File: src/rtl/fetch_unit.sv
// IF stage of the 5-stage MIPS pipeline: PC register, fetch address error check
// and the IF/ID pipeline register, with stall, delay-slot redirect, exception and eret.
module fetch_unit #(
    parameter logic [31:0] RESET_PC   = 32'h0000_3000,
    parameter logic [31:0] HANDLER_PC = 32'h0000_4180,
    parameter logic [31:0] IM_BASE    = 32'h0000_3000,
    parameter logic [31:0] IM_LIMIT   = 32'h0000_6FFC
) (
    input  logic        clk,
    input  logic        rst_n,
    input  logic        stall,
    input  logic        redirect,
    input  logic [31:0] redirect_pc,
    input  logic        exc_req,
    input  logic        eret,
    input  logic [31:0] epc,
    input  logic [31:0] instr_in,
    output logic [31:0] pc_f,
    output logic [31:0] instr_d,
    output logic [31:0] pc_d,
    output logic [31:0] pc8_d,
    output logic        bd_d,
    output logic        exc_d,
    output logic [4:0]  exccode_d
);

    localparam logic [4:0] EXC_ADEL = 5'd4;

    logic        fetch_bad;
    logic [31:0] pc_f_next;
    logic [31:0] instr_d_next;
    logic [31:0] pc_d_next;
    logic        bd_d_next;
    logic        exc_d_next;
    logic [4:0]  exccode_d_next;

    assign fetch_bad = (pc_f[1:0] != 2'b00) || (pc_f < IM_BASE) || (pc_f > IM_LIMIT);

    always_comb begin
        pc_f_next      = pc_f;
        instr_d_next   = instr_d;
        pc_d_next      = pc_d;
        bd_d_next      = bd_d;
        exc_d_next     = exc_d;
        exccode_d_next = exccode_d;
        if (exc_req) begin
            pc_f_next      = HANDLER_PC;
            instr_d_next   = 32'h0;
            pc_d_next      = HANDLER_PC;
            bd_d_next      = 1'b0;
            exc_d_next     = 1'b0;
            exccode_d_next = 5'd0;
        end else if (eret) begin
            pc_f_next      = epc;
            instr_d_next   = 32'h0;
            pc_d_next      = epc;
            bd_d_next      = 1'b0;
            exc_d_next     = 1'b0;
            exccode_d_next = 5'd0;
        end else if (!stall) begin
            // Capture the current fetch; with a redirect it is the delay slot.
            pc_f_next      = redirect ? redirect_pc : pc_f + 32'd4;
            pc_d_next      = pc_f;
            bd_d_next      = redirect;
            instr_d_next   = fetch_bad ? 32'h0 : instr_in;
            exc_d_next     = fetch_bad;
            exccode_d_next = fetch_bad ? EXC_ADEL : 5'd0;
        end
    end

    always_ff @(posedge clk or negedge rst_n) begin
        if (!rst_n) begin
            pc_f      <= RESET_PC;
            instr_d   <= 32'h0;
            pc_d      <= RESET_PC;
            pc8_d     <= RESET_PC + 32'd8;
            bd_d      <= 1'b0;
            exc_d     <= 1'b0;
            exccode_d <= 5'd0;
        end else begin
            pc_f      <= pc_f_next;
            instr_d   <= instr_d_next;
            pc_d      <= pc_d_next;
            pc8_d     <= pc_d_next + 32'd8;
            bd_d      <= bd_d_next;
            exc_d     <= exc_d_next;
            exccode_d <= exccode_d_next;
        end
    end

endmodule

File: config.mk
export PLATFORM = sky130hd
export DESIGN_NAME = fetch_unit
export DESIGN_NICKNAME = d
export VERILOG_FILES = /design/src/rtl/fetch_unit.sv
export SDC_FILE = /design/constraint.sdc
export NUM_CORES = 1
export LEC_CHECK = 0
export BUFFER_PORTS_ARGS = -buffer_cell sky130_fd_sc_hd__buf_2
export CAP_MARGIN = 0
export CORE_MARGIN = 8
export CORE_UTILIZATION = 55
export CTS_BUF_LIST = sky130_fd_sc_hd__clkbuf_4 sky130_fd_sc_hd__clkbuf_8
export CTS_CLUSTER_DIAMETER = 200
export DETAILED_ROUTE_END_ITERATION = 8
export PLACE_DENSITY = 0.87
export SKIP_LAST_GASP = 1
export SYNTH_ARGS = -nofsm -noshare
export SYNTH_HDL_FRONTEND = slang
export SYNTH_SLANG_ARGS = --single-unit
File: constraint.sdc
create_clock -name clk -period 5 [get_ports clk]
set_input_delay 1 -clock clk [delete_from_list [all_inputs] [get_ports clk]]
set_output_delay 1 -clock clk [all_outputs]
set_load 0.01 [all_outputs]
==> flow_summary.ini <==
[worst_setup_path]
end_kind = flip-flop
rr_worst_depth = 7
path_class = in2reg
r2r_end = pc_f[28]
worstSetupEndpoint = pc8_d[31]
setup.worst_path.start = eret
cp_max_fo = 34
cp-start-kind = input port
regToRegStartpoint = pc_f[3]
r2r_slack_ps = 2300
required_ps = 5310
arrival_ps = 3720

[die]
die_area_um2 = 16100
start_util_pct = 56.2
num_rows = 40
core-area_um2 = 12000
die_w_um = 127
ios = 237
die_h_um = 127

[sta]
maxSlewViolCount = 0
worstMarginPinSlew_ps = 1120
clock_skew_ps = 11.2
tns_ps = 0
rsz0062_at_grt = no
setup_violations = 0
period_share_pct = 68.1
hold_viol_final = 0
timing.fmax_mhz = 294
fin_crit_ps = 3410
slew_headroom_pct = 25.2

[yosys]
yosysSeqAreaShare_pct = 47.2
ys_types = 68
ys_ff_latch = 127
synthFlopType = dfrtp_1
synth_area_um2 = 6750
yosys_warnings = 0
syn-instance-count = 649
synthArstFlopShare_pct = 100
syn_area_per_cell_um2 = 10.4
synth_edf_count = 0

[clock_network]
htreeDepth = 4
cts_buffer_depth = 2
numCtsBuffers = 17
cts_tree = yes
clk_pin_slew_ps = 80
cts_resized = 0
clock-sinks = 127
root_buffer = clkbuf_8
ctsHoldBuffers = 0
post_cts_buffers = 0
clk_latency_ps = 440

[final_layout]
final_cell_mix = buf_2 (231), dfrtp_1 (120), nand2_1 (49)
stdcell_count = 1024
fin_nets = 966
final_common_cell = buf_2
fin_util_pct = 69.5
fillers = 914
area_delta_synth_final_pct = 23.6
layout-drive-gt1-share_pct = 36.7
final_area_um2 = 8340

[power]
total_leakage_power_nw = 4.07
ir_drop_mv = 0.146
power.density_nw_per_um2 = 304
finalPower_mw = 2.54

[global_route]
use_met1_pct = 33.5
grt_max_degree = 49
grt-ovfl-total = 0
track_usage_pct = 26.4
grt_pass1_vias = 6060
grt_pass1_wl_um = 33300
antenna_found_initial = 2
grt_busiest_layer = met2
grt_util_met2_pct = 39.9
grt_util_met3_pct = 9.64

[route]
wire_per_inst_um = 21.1
first_pass_iters = 5
drc = 0
viasPerCell = 6.08
vias = 6221
drt_wl_total_um = 21600
ant_nets = 0
initialDrtViolationCount = 808

[run]
drv_cap = 0

[placed_design]
portBuffers = 232
post_dp_cell_area_um2 = 7890
place_congestion = 0.970
placed_cells = 990
post-dp-hpwl_um = 16200

[hold_path]
hold_path_class = reg2reg

[status]
outcome = finished, final reports clean
[worst min-delay path by stage]
| stage | startpoint | endpoint | slack, ps | cells after the start |
|---|---|---|---|---|
| 6_report | instr_d[8] | instr_d[8] | 500 | 1 |
| 5_1_grt | instr_d[29] | instr_d[29] | 520 | 1 |
| 4_1_cts | instr_d[25] | instr_d[25] | 510 | 1 |
| 3_5_place_dp | instr_d[26] | instr_d[26] | 490 | 1 |
| 3_3_place_gp | instr_d[8] | instr_d[8] | 480 | 1 |
| 2_1_floorplan | pc_f[12] | pc_f[12] | 540 | 2 |
[sequential cells by signal (all words and copies together) (netlist names)]
name / count
exccode_d: 1
pc_d: 29
instr_d: 32
pc_f: 32
bd_d: 1
pc8_d: 32
[final cells by class]
type | instances | area (µm²) | area share [%]
inverters | 14 | 52.6 | 0.630
clock inverters | 12 | 183 | 2.19
flip-flops and latches | 127 | 3190 | 38.2
repair buffers | 243 | 1250 | 14.9
multi-input cells | 459 | 3220 | 38.6
clock buffers | 20 | 263 | 3.15
well taps | 147 | 184 | 2.20
diodes | 2 | 5.00 | 0.0600
[layer usage]
layer / part of all wire [%] / vias up
li1: - / 2800
met1: 40 / 2923
met3: 12 / 56
met4: 3.2 / 2
met5: 0.051 / -
met2: 45 / 440
[power by group]
group	switching [mW]	leakage, nW	internal, mW
registers	0.0600	1.64	1.08
logic	0.238	2.22	0.156
clock network	0.430	0.217	0.572
[synthesized netlist by cell type (all sizes together), types with 6 or more instances]
library cell	count	area share, %
dfrtp	120	44
nand2	49	2.7
nor2	41	2.4
mux2i	39	5.8
a22o	34	4.4
a211oi	30	5.2
clkbuf	27	1.5
a21oi	26	1.9
nor2b	26	2.4
xnor2	26	3.4
buf	25	3.0
nand3	24	1.9
nor3	19	1.5
o21ai	19	1.4
nand4	16	1.8
inv	13	0.72
nor4	10	1.2
xor2	10	1.3
and3	8	0.74
dfstp	7	2.7
a21boi	6	0.72
[per-stage QoR]
stage          setup slack (ps)  hold WS, ps
2_1_floorplan              1890          535
3_3_place_gp               1310          484
3_5_place_dp               1200          486
4_1_cts                    1660          507
5_1_grt                    1420          521
6_report                   1590          503
[logic make-up (layout without fill, tap and decap cells)]
logic type	after synthesis	in the layout	share of synthesized area (%)
and+or+nand+nor	212	212	16.9
adders and majority gates	2	2	0.371
DFF	127	127	47.2
other	1	6	0.0555
buffers and inverters	66	289	5.24
AOI/OAI and AO/OA	165	165	19.6
xor gates and xnor gates	36	36	4.67
muxes	40	40	5.95
[worst max-delay path: stages]
cell and delay [ps]:
buf_2 410, inv_2 380, buf_4 360, a211oi_2 390
nand4_2 260, nor4_4 550, nand4_1 180, xnor2_1 170
(Power assumes the default switching activity.)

** Exercise instructions **
What lines above contain the word "gates"? Return each such line.

** Result below **
adders and majority gates	2	2	0.371
xor gates and xnor gates	36	36	4.67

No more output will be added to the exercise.